A nivel operativo, el EBITDA ajustado alcanzó los 230 millones de dólares, representando una suba del 26% interanual, aunque quedó levemente por debajo de los 241 millones estimados. La ganancia neta fue de 161 millones de dólares, muy por encima de los 88 millones esperados por el mercado, impulsada por un crédito impositivo diferido de carácter no monetario. El EPS de 0,10 dólares superó ampliamente la estimación de 0,04 dólares. En el segmento de Exploración y Producción, la producción total alcanzó los 81,2 kboepd, con un crecimiento extraordinario del petróleo del 355% interanual gracias a Rincón de Aranda, que promedió 17,1 kbpd con 28 pozos en producción.
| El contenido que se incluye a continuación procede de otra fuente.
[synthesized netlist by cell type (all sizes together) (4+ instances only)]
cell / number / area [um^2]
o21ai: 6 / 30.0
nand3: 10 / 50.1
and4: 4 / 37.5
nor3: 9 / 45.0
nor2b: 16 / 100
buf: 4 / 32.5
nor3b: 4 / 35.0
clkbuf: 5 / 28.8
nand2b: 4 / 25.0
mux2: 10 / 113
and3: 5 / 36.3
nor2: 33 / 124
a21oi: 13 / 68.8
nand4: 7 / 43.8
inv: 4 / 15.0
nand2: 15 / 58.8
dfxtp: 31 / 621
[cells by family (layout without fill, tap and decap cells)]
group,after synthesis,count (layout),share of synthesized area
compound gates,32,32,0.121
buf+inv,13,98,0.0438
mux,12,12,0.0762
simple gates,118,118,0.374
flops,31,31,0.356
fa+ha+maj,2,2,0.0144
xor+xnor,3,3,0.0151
`src/rtl/fetch_seq_pkg.sv`:
```
// Shared types and constants for the fetch sequencer and its credit counter.
package fetch_seq_pkg;

  localparam int unsigned FETCH_WORD_BYTES = 4;
  localparam int unsigned FETCH_XLEN       = 32;

  typedef enum logic [1:0] {
    RESET       = 2'd0,
    REQ         = 2'd1,
    WAIT_CREDIT = 2'd2,
    DRAIN       = 2'd3
  } type_fetch_seq_state_e;

  typedef struct packed {
    logic                  req;
    logic [FETCH_XLEN-1:0] addr;
  } type_fetch_req_s;

  typedef struct packed {
    logic                  push;
    logic [31:0]           data;
    logic [FETCH_XLEN-1:0] pc;
  } type_fetch_push_s;

endpackage

```
`src/rtl/fetch_seq_ctrl_if.sv`:
```
// Fetch sequencer bundle: redirect/pop control, MMU/icache request port and
// prefetch buffer push port. master = sequencer, slave = surrounding core.
interface fetch_seq_ctrl_if #(
  parameter int unsigned XLEN = 32
);
  logic            redirect_i;
  logic [XLEN-1:0] redirect_pc_i;
  logic            pop_i;
  logic            mem_req_o;
  logic [XLEN-1:0] mem_addr_o;
  logic            mem_ack_i;
  logic [31:0]     mem_rdata_i;
  logic            buf_push_o;
  logic [31:0]     buf_data_o;
  logic [XLEN-1:0] buf_pc_o;
  logic            buf_flush_o;
  logic [2:0]      occupancy_o;
  logic [31:0]     discard_cnt_o;
  logic [31:0]     starve_cnt_o;

  modport master (
    input  redirect_i, redirect_pc_i, pop_i, mem_ack_i, mem_rdata_i,
    output mem_req_o, mem_addr_o, buf_push_o, buf_data_o, buf_pc_o, buf_flush_o,
    output occupancy_o, discard_cnt_o, starve_cnt_o
  );

  modport slave (
    output redirect_i, redirect_pc_i, pop_i, mem_ack_i, mem_rdata_i,
    input  mem_req_o, mem_addr_o, buf_push_o, buf_data_o, buf_pc_o, buf_flush_o,
    input  occupancy_o, discard_cnt_o, starve_cnt_o
  );
endinterface

```
`src/rtl/fetch_credit_cnt.sv`:
```
// Prefetch buffer occupancy counter: +push, -pop, flush clears. A pop against an
// empty buffer is dropped. Flush wins over both push and pop.
module fetch_credit_cnt
  import fetch_seq_pkg::*;
#(
  parameter int unsigned BUF_DEPTH = 2
) (
  input  logic       clk,
  input  logic       rst_n,
  input  logic       push_i,
  input  logic       pop_i,
  input  logic       flush_i,
  output logic       pop_accepted_o,
  output logic [2:0] occupancy_o
);

  logic [2:0] occ_q;

  assign pop_accepted_o = pop_i && (occ_q != 3'd0);
  assign occupancy_o    = occ_q;

  // Occupancy register.
  always_ff @(posedge clk or negedge rst_n) begin
    if (!rst_n) begin
      occ_q <= 3'd0;
    end else if (flush_i) begin
      occ_q <= 3'd0;
    end else if (push_i && !pop_accepted_o) begin
      occ_q <= occ_q + 3'd1;
    end else if (!push_i && pop_accepted_o) begin
      occ_q <= occ_q - 3'd1;
    end
  end

  // The outstanding request reserves its slot, so a push never lands on a full buffer.
  occ_in_range_a: assert property (@(posedge clk) disable iff (!rst_n)
    occ_q <= 3'(BUF_DEPTH));
  no_overflow_a: assert property (@(posedge clk) disable iff (!rst_n)
    !(push_i && !flush_i && !pop_accepted_o && occ_q >= 3'(BUF_DEPTH)));

endmodule

```
`src/rtl/fetch_seq_ctrl.sv`:
```
// Fetch sequencer: owns the word-aligned fetch address, issues one outstanding
// request at a time, pushes responses under credit control and drains any
// in-flight response after a redirect.
// Optional feature macro: FETCH_PERF_CNT_EN (discard / starvation counters).
module fetch_seq_ctrl
  import fetch_seq_pkg::*;
#(
  parameter int unsigned     XLEN      = 32,
  parameter int unsigned     BUF_DEPTH = 2,
  parameter logic [XLEN-1:0] RESET_PC  = XLEN'(32'h8000_0000)
) (
  input logic              clk,
  input logic              rst_n,
  fetch_seq_ctrl_if.master bus
);

  localparam logic [XLEN-1:0] WORD_MASK = ~XLEN'(FETCH_WORD_BYTES - 1);
  localparam logic [XLEN-1:0] WORD_STEP = XLEN'(FETCH_WORD_BYTES);

  type_fetch_seq_state_e state_q;
  logic [XLEN-1:0]       addr_q;
  logic [XLEN-1:0]       target_q;
  logic                  req_q;

  logic [2:0]      occupancy;
  logic            pop_accepted;
  logic            push;
  logic            has_room;
  logic [XLEN-1:0] redirect_tgt;

  // Push decode and credit check for the word being acked this cycle.
  always_comb begin
    redirect_tgt = bus.redirect_pc_i & WORD_MASK;
    push         = bus.mem_ack_i && (state_q == REQ) && !bus.redirect_i;
    has_room     = (({1'b0, occupancy} + 4'd1 - {3'b000, pop_accepted}) < 4'(BUF_DEPTH));
  end

  fetch_credit_cnt #(
    .BUF_DEPTH (BUF_DEPTH)
  ) u_credit_cnt (
    .clk            (clk),
    .rst_n          (rst_n),
    .push_i         (push),
    .pop_i          (bus.pop_i),
    .flush_i        (bus.redirect_i),
    .pop_accepted_o (pop_accepted),
    .occupancy_o    (occupancy)
  );

  // Fetch FSM with fetch address, drain target and registered request strobe.
  always_ff @(posedge clk or negedge rst_n) begin
    if (!rst_n) begin
      state_q  <= RESET;
      addr_q   <= RESET_PC;
      target_q <= RESET_PC;
      req_q    <= 1'b0;
    end else begin
      unique case (state_q)
        RESET, WAIT_CREDIT: begin
          if (bus.redirect_i) begin
            addr_q  <= redirect_tgt;
            state_q <= REQ;
            req_q   <= 1'b1;
          end else if (state_q == RESET || pop_accepted) begin
            state_q <= REQ;
            req_q   <= 1'b1;
          end
        end
        REQ: begin
          if (bus.redirect_i && !bus.mem_ack_i) begin
            // Request cannot be retracted: keep the old address until its ack.
            target_q <= redirect_tgt;
            state_q  <= DRAIN;
          end else if (bus.redirect_i) begin
            addr_q <= redirect_tgt;
          end else if (bus.mem_ack_i) begin
            addr_q <= addr_q + WORD_STEP;
            if (!has_room) begin
              state_q <= WAIT_CREDIT;
              req_q   <= 1'b0;
            end
          end
        end
        DRAIN: begin
          if (bus.mem_ack_i) begin
            addr_q  <= bus.redirect_i ? redirect_tgt : target_q;
            state_q <= REQ;
          end else if (bus.redirect_i) begin
            target_q <= redirect_tgt;
          end
        end
        default: begin
          state_q <= RESET;
          req_q   <= 1'b0;
        end
      endcase
    end
  end

  req_held_a: assert property (@(posedge clk) disable iff (!rst_n)
    req_q && !bus.mem_ack_i |=> req_q && $stable(addr_q));

  assign bus.mem_req_o   = req_q;
  assign bus.mem_addr_o  = addr_q;
  assign bus.buf_push_o  = push;
  assign bus.buf_data_o  = bus.mem_rdata_i;
  assign bus.buf_pc_o    = addr_q;
  assign bus.buf_flush_o = bus.redirect_i;
  assign bus.occupancy_o = occupancy;

`ifdef FETCH_PERF_CNT_EN
  logic        discard;
  logic [31:0] discard_cnt_q;
  logic [31:0] starve_cnt_q;

  assign discard = bus.mem_ack_i &&
                   ((state_q == REQ && bus.redirect_i) || state_q == DRAIN);

  // Saturating performance counters, cleared only by reset.
  always_ff @(posedge clk or negedge rst_n) begin
    if (!rst_n) begin
      discard_cnt_q <= 32'd0;
      starve_cnt_q  <= 32'd0;
    end else begin
      if (discard && discard_cnt_q != '1) begin
        discard_cnt_q <= discard_cnt_q + 32'd1;
      end
      if (occupancy == 3'd0 && !push && starve_cnt_q != '1) begin
        starve_cnt_q <= starve_cnt_q + 32'd1;
      end
    end
  end

  assign bus.discard_cnt_o = discard_cnt_q;
  assign bus.starve_cnt_o  = starve_cnt_q;
`else
  assign bus.discard_cnt_o = 32'd0;
  assign bus.starve_cnt_o  = 32'd0;
`endif

endmodule

```
`src/flat_wrapper.sv`:
```
// flat-port wrapper written by rule: the top's interface ports become plain ports
module fetch_seq_ctrl_flat import fetch_seq_pkg::*;
#(
  parameter int unsigned     XLEN      = 32,
  parameter int unsigned     BUF_DEPTH = 2,
  parameter logic [XLEN-1:0] RESET_PC  = XLEN'(32'h8000_0000)
)
  (clk, rst_n, bus_redirect_i, bus_redirect_pc_i, bus_pop_i, bus_mem_ack_i, bus_mem_rdata_i, bus_mem_req_o, bus_mem_addr_o, bus_buf_push_o, bus_buf_data_o, bus_buf_pc_o, bus_buf_flush_o, bus_occupancy_o, bus_discard_cnt_o, bus_starve_cnt_o);
  fetch_seq_ctrl_if #(.XLEN(XLEN)) bus_i ();
  input logic clk;
  input logic rst_n;
  input wire logic [$bits(bus_i.redirect_i)-1:0] bus_redirect_i;
  input wire logic [$bits(bus_i.redirect_pc_i)-1:0] bus_redirect_pc_i;
  input wire logic [$bits(bus_i.pop_i)-1:0] bus_pop_i;
  input wire logic [$bits(bus_i.mem_ack_i)-1:0] bus_mem_ack_i;
  input wire logic [$bits(bus_i.mem_rdata_i)-1:0] bus_mem_rdata_i;
  output wire logic [$bits(bus_i.mem_req_o)-1:0] bus_mem_req_o;
  output wire logic [$bits(bus_i.mem_addr_o)-1:0] bus_mem_addr_o;
  output wire logic [$bits(bus_i.buf_push_o)-1:0] bus_buf_push_o;
  output wire logic [$bits(bus_i.buf_data_o)-1:0] bus_buf_data_o;
  output wire logic [$bits(bus_i.buf_pc_o)-1:0] bus_buf_pc_o;
  output wire logic [$bits(bus_i.buf_flush_o)-1:0] bus_buf_flush_o;
  output wire logic [$bits(bus_i.occupancy_o)-1:0] bus_occupancy_o;
  output wire logic [$bits(bus_i.discard_cnt_o)-1:0] bus_discard_cnt_o;
  output wire logic [$bits(bus_i.starve_cnt_o)-1:0] bus_starve_cnt_o;
  assign bus_i.redirect_i = bus_redirect_i;
  assign bus_i.redirect_pc_i = bus_redirect_pc_i;
  assign bus_i.pop_i = bus_pop_i;
  assign bus_i.mem_ack_i = bus_mem_ack_i;
  assign bus_i.mem_rdata_i = bus_mem_rdata_i;
  assign bus_mem_req_o = bus_i.mem_req_o;
  assign bus_mem_addr_o = bus_i.mem_addr_o;
  assign bus_buf_push_o = bus_i.buf_push_o;
  assign bus_buf_data_o = bus_i.buf_data_o;
  assign bus_buf_pc_o = bus_i.buf_pc_o;
  assign bus_buf_flush_o = bus_i.buf_flush_o;
  assign bus_occupancy_o = bus_i.occupancy_o;
  assign bus_discard_cnt_o = bus_i.discard_cnt_o;
  assign bus_starve_cnt_o = bus_i.starve_cnt_o;
  fetch_seq_ctrl #(.XLEN(XLEN), .BUF_DEPTH(BUF_DEPTH), .RESET_PC(RESET_PC)) u_core (.clk(clk), .rst_n(rst_n), .bus(bus_i));
endmodule
```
Las reservas P1 crecieron un 28% hasta 296 mboe, con el shale representando el 69% del total.
En el segmento de Generación Eléctrica, las ventas crecieron un 24% interanual, impulsadas por la mejora en la remuneración spot tras la normalización regulatoria y un mayor despacho de ciclos combinados. El EBITDA ajustado del segmento fue de 111 millones de dólares, con un incremento del 28% interanual. La deuda neta de la compañía se redujo a 801 millones de dólares, reflejando una sólida generación de caja en el período. El desarrollo de Vaca Muerta en Rincón de Aranda, bajo el régimen de incentivos a grandes inversiones, contempla más de 1.500 millones de dólares en inversiones para alcanzar un plateau de 45 kbpd hacia 2027.